Aim of the exercise: In the entries that follow, how many lines hold the string "unchanged"? Give only that number.

□ □ □ □ □

From an optimization exercise on the open Yosys and OpenROAD flow, aimed at small area, a short achievable clock period and few clock cycles; shortcuts taken in it are not production practice. RTL that was checked went through simulation tests only; none was proved equivalent to the original. Power is estimated from default activity; no workload was simulated.

== the baseline ==
// symcodec_rx
module symcodec_rx (
    input  wire        clk,
    input  wire        rst,
    input  wire        in_valid,
    output wire        in_ready,
    input  wire [63:0] in_data,     
    input  wire [3:0]  in_groups,   
    input  wire        in_last,     
    output reg         out_valid,
    output reg  [7:0]  out_byte,
    output reg  [2:0]  out_kind,    
    output reg         done,
    output wire [1:0]  res,         
    output wire [3:0]  cause,       
    output wire        chkmis,
    output wire [15:0] clean_bits,
    output wire [15:0] n_bytes,
    output wire [31:0] pre,
    output wire [15:0] len,
    output wire [7:0]  stored_chk,
    output wire [7:0]  calc_chk,
    output wire [15:0] bad_index,
    output wire [5:0]  bad_win
);
    localparam [2:0] K_PRE = 3'd0, K_LEN = 3'd1, K_PAY = 3'd2, K_CHK = 3'd3, K_TRAIL = 3'd4;
    function [3:0] nib6;
        input [5:0] c;
        begin
            nib6[3] = c[5];
            nib6[2] = (c[5] & c[3] & ~c[0]) | (c[4] & ~c[2] & ~c[1]) | (c[4] & ~c[0]);
            nib6[1] = (~c[5] & ~c[3] & c[0]) | (c[5] & ~c[3] & ~c[0]) |
                      (c[5] & ~c[2] & ~c[1]) | (c[4] & c[3] & ~c[0]);
            nib6[0] = c[5] ^ c[4] ^ c[1];
        end
    endfunction
    function one3;
        input [2:0] v;
        one3 = (v[0] & ~v[1] & ~v[2]) | (~v[0] & v[1] & ~v[2]) | (~v[0] & ~v[1] & v[2]);
    endfunction
    function two3;
        input [2:0] v;
        two3 = (v[0] & v[1] & ~v[2]) | (v[0] & ~v[1] & v[2]) | (~v[0] & v[1] & v[2]);
    endfunction
    function mapped6;
        input [5:0] c;
  ...
Settings: LEC_CHECK=0, ABC_AREA=1, CAP_MARGIN=20, CORE_MARGIN=2, CORE_UTILIZATION=50, SETUP_SLACK_MARGIN=2.6, SLEW_MARGIN=20; clock period 5.0 ns.
standard.sh (not shown) runs the stock make flow with config.mk's settings and CLKGATE_MAP_FILE= SYNTH_SCRIPT=/design/flow/synth_recipe.tcl, a recipe that flattens the netlist after the stock synthesis.
==> flow/flow/run.sh <==
#!/bin/bash
# Standard ORFS layout (standard.sh: the standard flow's synthesis, floorplan, place, CTS,
# route, finish) with two changes:
#  - the buffers that buffer_ports puts on every input and output port are
#    sky130_fd_sc_hd__buf_1 cells instead of the default pick;
#  - clock tree synthesis builds the tree from clkbuf_8/clkbuf_16 cells and
#    adds no dummy loads to even out the tree.
# The full make output goes to standard.log in this folder; each ORFS step's
# own log stays under orfs/logs/.
set -euo pipefail
export BUFFER_PORTS_ARGS="-buffer_cell sky130_fd_sc_hd__buf_1"
export CTS_ARGS="-sink_clustering_enable -repair_clock_nets -buf_list {sky130_fd_sc_hd__clkbuf_8 sky130_fd_sc_hd__clkbuf_16} -dont_use_dummy_load"
bash standard.sh > standard.log 2>&1
Changes in the candidate relative to the baseline:
Settings: SETUP_SLACK_MARGIN now 2.7, was 2.6.
Results
- Status: combinational fraction of design power parity (the candidate, the baseline)
- The multi-input gate share of the layout cell area in the candidate was higher than what the baseline gave.
- In the tables for the baseline and the candidate, non-clock buffer count reads higher with the candidate.
- Data arrival time of the worst path is higher on the baseline
- Comparing the baseline and the candidate, the higher final period demand of the worst path is on the candidate.
- Placed cell area came out exactly the same in the baseline and the candidate.
- Compared the candidate against the baseline; total power within noise.
- In the candidate the total routing resource utilization after global routing turned out 0.22 points higher than in the baseline.
Function was not checked in any run of this note: the RTL went through the layout flow alone.
This design comes from an exercise in tuning for small area, a short achievable clock period and few clock cycles on the open sky130 flow, not from production work.
Function was checked by simulation only, so behaviour that the tests miss may differ from the original.
No activity file was given, so power comes from the tool's default toggle rates.

Design surgeon_core, start of the top module:
module surgeon_core (
    input  wire        clk,
    input  wire        rst,
    input  wire        cmd_valid,
    output wire        cmd_ready,
    input  wire [63:0] cmd,
    output reg         resp_valid,
    output wire [63:0] resp
);
For scale: ~1,300 cells after synthesis, about 370 flip-flops, about 130 I/O pins.
export LEC_CHECK = 0
export CAP_MARGIN = 20
export CORE_MARGIN = 2
export CORE_UTILIZATION = 55
export SETUP_SLACK_MARGIN = 2.5
export SLEW_MARGIN = 20
create_clock -name core_clock -period 5.0 [get_ports {clk}]
standard.sh (not shown) runs the stock make flow with config.mk's settings and CLKGATE_MAP_FILE= SYNTH_SCRIPT=/design/flow/synth_recipe.tcl, a recipe that flattens the netlist after the stock synthesis.
==> flow/flow/run.sh <==
#!/bin/bash
set -euo pipefail
export BUFFER_PORTS_ARGS="-buffer_cell sky130_fd_sc_hd__buf_4"
export DONT_USE_CELLS="sky130_fd_sc_hd__a2111o_1 sky130_fd_sc_hd__a2111o_2 sky130_fd_sc_hd__a2111o_4 sky130_fd_sc_hd__a2111oi_0 sky130_fd_sc_hd__a2111oi_1 sky130_fd_sc_hd__a2111oi_2 sky130_fd_sc_hd__a2111oi_4 sky130_fd_sc_hd__nor4_1 sky130_fd_sc_hd__nor4_2 sky130_fd_sc_hd__nor4_4 sky130_fd_sc_hd__nor4b_1 sky130_fd_sc_hd__nor4b_2 sky130_fd_sc_hd__nor4b_4 sky130_fd_sc_hd__nor4bb_1 sky130_fd_sc_hd__nor4bb_2 sky130_fd_sc_hd__nor4bb_4 sky130_fd_sc_hd__o2111a_1 sky130_fd_sc_hd__o2111a_2 sky130_fd_sc_hd__o2111a_4 sky130_fd_sc_hd__o2111ai_1 sky130_fd_sc_hd__o2111ai_2 sky130_fd_sc_hd__o2111ai_4 sky130_fd_sc_hd__or4_1 sky130_fd_sc_hd__or4_2 sky130_fd_sc_hd__or4_4 sky130_fd_sc_hd__or4b_1 sky130_fd_sc_hd__or4b_2 sky130_fd_sc_hd__or4b_4 sky130_fd_sc_hd__or4bb_1 sky130_fd_sc_hd__or4bb_2 sky130_fd_sc_hd__or4bb_4 "
bash standard.sh > standard_flow.log 2>&1
The baseline finished clean.
Testbench counts at the start, summed over its fixed seeds: cycles 12,008.
Change:
==> flow/flow/run.sh (replaced) <==
#!/bin/bash
set -euo pipefail
export BUFFER_PORTS_ARGS="-buffer_cell sky130_fd_sc_hd__buf_4"
bash standard.sh > standard_flow.log 2>&1
Settings changed: CORE_UTILIZATION 55 to 40, CTS_BUF_LIST set to sky130_fd_sc_hd__clkbuf_8.
Outcome: Design area decreases by 4.2%; critical path depth is lower by 3; sequential share of layout area goes up by 2.0 points.
Change:
==> flow/flow/run.sh (replaced) <==
#!/bin/bash
set -euo pipefail
export BUFFER_PORTS_ARGS="-buffer_cell sky130_fd_sc_hd__buf_4"
export DONT_USE_CELLS="sky130_fd_sc_hd__a2111o_1 sky130_fd_sc_hd__a2111o_2 sky130_fd_sc_hd__a2111o_4 sky130_fd_sc_hd__a2111oi_0 sky130_fd_sc_hd__a2111oi_1 sky130_fd_sc_hd__a2111oi_2 sky130_fd_sc_hd__a2111oi_4 sky130_fd_sc_hd__nor4_1 sky130_fd_sc_hd__nor4_2 sky130_fd_sc_hd__nor4_4 sky130_fd_sc_hd__nor4b_1 sky130_fd_sc_hd__nor4b_2 sky130_fd_sc_hd__nor4b_4 sky130_fd_sc_hd__nor4bb_1 sky130_fd_sc_hd__nor4bb_2 sky130_fd_sc_hd__nor4bb_4 sky130_fd_sc_hd__o2111a_1 sky130_fd_sc_hd__o2111a_2 sky130_fd_sc_hd__o2111a_4 sky130_fd_sc_hd__o2111ai_1 sky130_fd_sc_hd__o2111ai_2 sky130_fd_sc_hd__o2111ai_4 sky130_fd_sc_hd__or4_1 sky130_fd_sc_hd__or4_2 sky130_fd_sc_hd__or4_4 sky130_fd_sc_hd__or4b_1 sky130_fd_sc_hd__or4b_2 sky130_fd_sc_hd__or4b_4 sky130_fd_sc_hd__or4bb_1 sky130_fd_sc_hd__or4bb_2 sky130_fd_sc_hd__or4bb_4 "
bash standard.sh > standard_flow.log 2>&1
Settings changed: CORE_UTILIZATION 40 to 55, CTS_BUF_LIST sky130_fd_sc_hd__clkbuf_8 to sky130_fd_sc_hd__clkbuf_4.
What happened:
- The changed run completed with no timing, DRC or antenna violations
- final area went down by 5.0%
- routed wire length came out lower by 9.0%
- utilization is higher by 16 points
- power drops by 4.7%
- combinational power is lower by 9.9%
- global-route usage rises by 9.2 points
Change:
==> flow/run.sh (new file) <==
#!/bin/bash
# synth_recipe.tcl (not shown) runs the flow's synth.tcl, then flattens the netlist and writes it again
# the make line also repeats each setting of config.mk as NAME=value (left out here)
make -C /OpenROAD-flow-scripts/flow DESIGN_CONFIG=/design/flow/config.mk WORK_HOME=/design/flow/orfs CLKGATE_MAP_FILE= SYNTH_SCRIPT=/design/flow/synth_recipe.tcl finish
Settings changed: CORE_UTILIZATION 55 to 40, CTS_BUF_LIST sky130_fd_sc_hd__clkbuf_4 to sky130_fd_sc_hd__clkbuf_8.
removed: flow/flow/run.sh
removed: flow/standard.sh
What happened:
- worst setup slack degrades by 0.069 ns
- power grows by 6.2%
- area after synthesis is unchanged
- wire length rose by 13%
- die area climbs by 37%
- sequential power hardly moves
- clock power climbs by 12%
- design area grows by 9.9%
- fmax goes down by 2.6%
- via count rose by 1.7%
Change:
Settings changed: CTS_BUF_LIST sky130_fd_sc_hd__clkbuf_8 to unset.
=> The changed run finished with timing, DRC and antenna clean. Register-to-register slack loses 0.03 ns. Design area rises by 5.3%. Via count rose by 1.9%. Count of clock-buffer cells in the layout goes down by 13.

-- afterwards: timing with drivers on the ports --
The results above use ideal ports. As a check the final layouts listed here were re-extracted and re-timed, cells and wires unchanged. Step 1 assumes that a clkbuf_16 drives the clock port and a buf_2 every other input. Step 2 times the ports against the registers' clock, not the clock port: input delays grow and output delays shrink by t, the midpoint of the rising clock arrivals with the driver on. Three values: ideal ports, drivers, drivers and shift; two values: the first two.
| run | shift t [ns] | slack for setup (ns) | hold slack, ns | worst slew at a driven data input, ns | cell pins on the clock port's net |
|---|---|---|---|---|---|
| the first run | 0.583 | 2.227 / 2.232 / 1.650 | 0.505 / 0.505 / 0.505 | 0.26 | 1 |
| the second run | 0.722 | 2.384 / 2.379 / 1.657 | 0.495 / 0.495 / 0.495 | 0.23 | 1 |
| the third run | 0.805 | 2.410 / 2.405 / 1.600 | 0.448 / 0.430 / 0.496 | 0.06 | 1 |
| the fourth run | 0.712 | 2.341 / 2.340 / 1.629 | 0.509 / 0.517 / 0.517 | 0.06 | 1 |
| the fifth run | 0.600 | 2.208 / 2.238 / 1.638 | 0.495 / 0.495 / 0.495 | 0.06 | 1 |
After both steps every run listed still meets setup and hold. The setup slack of the third run, which loses most, moves by -0.005 ns with the drivers and by -0.810 ns with both steps.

□ □ □ □ □

Reply: 2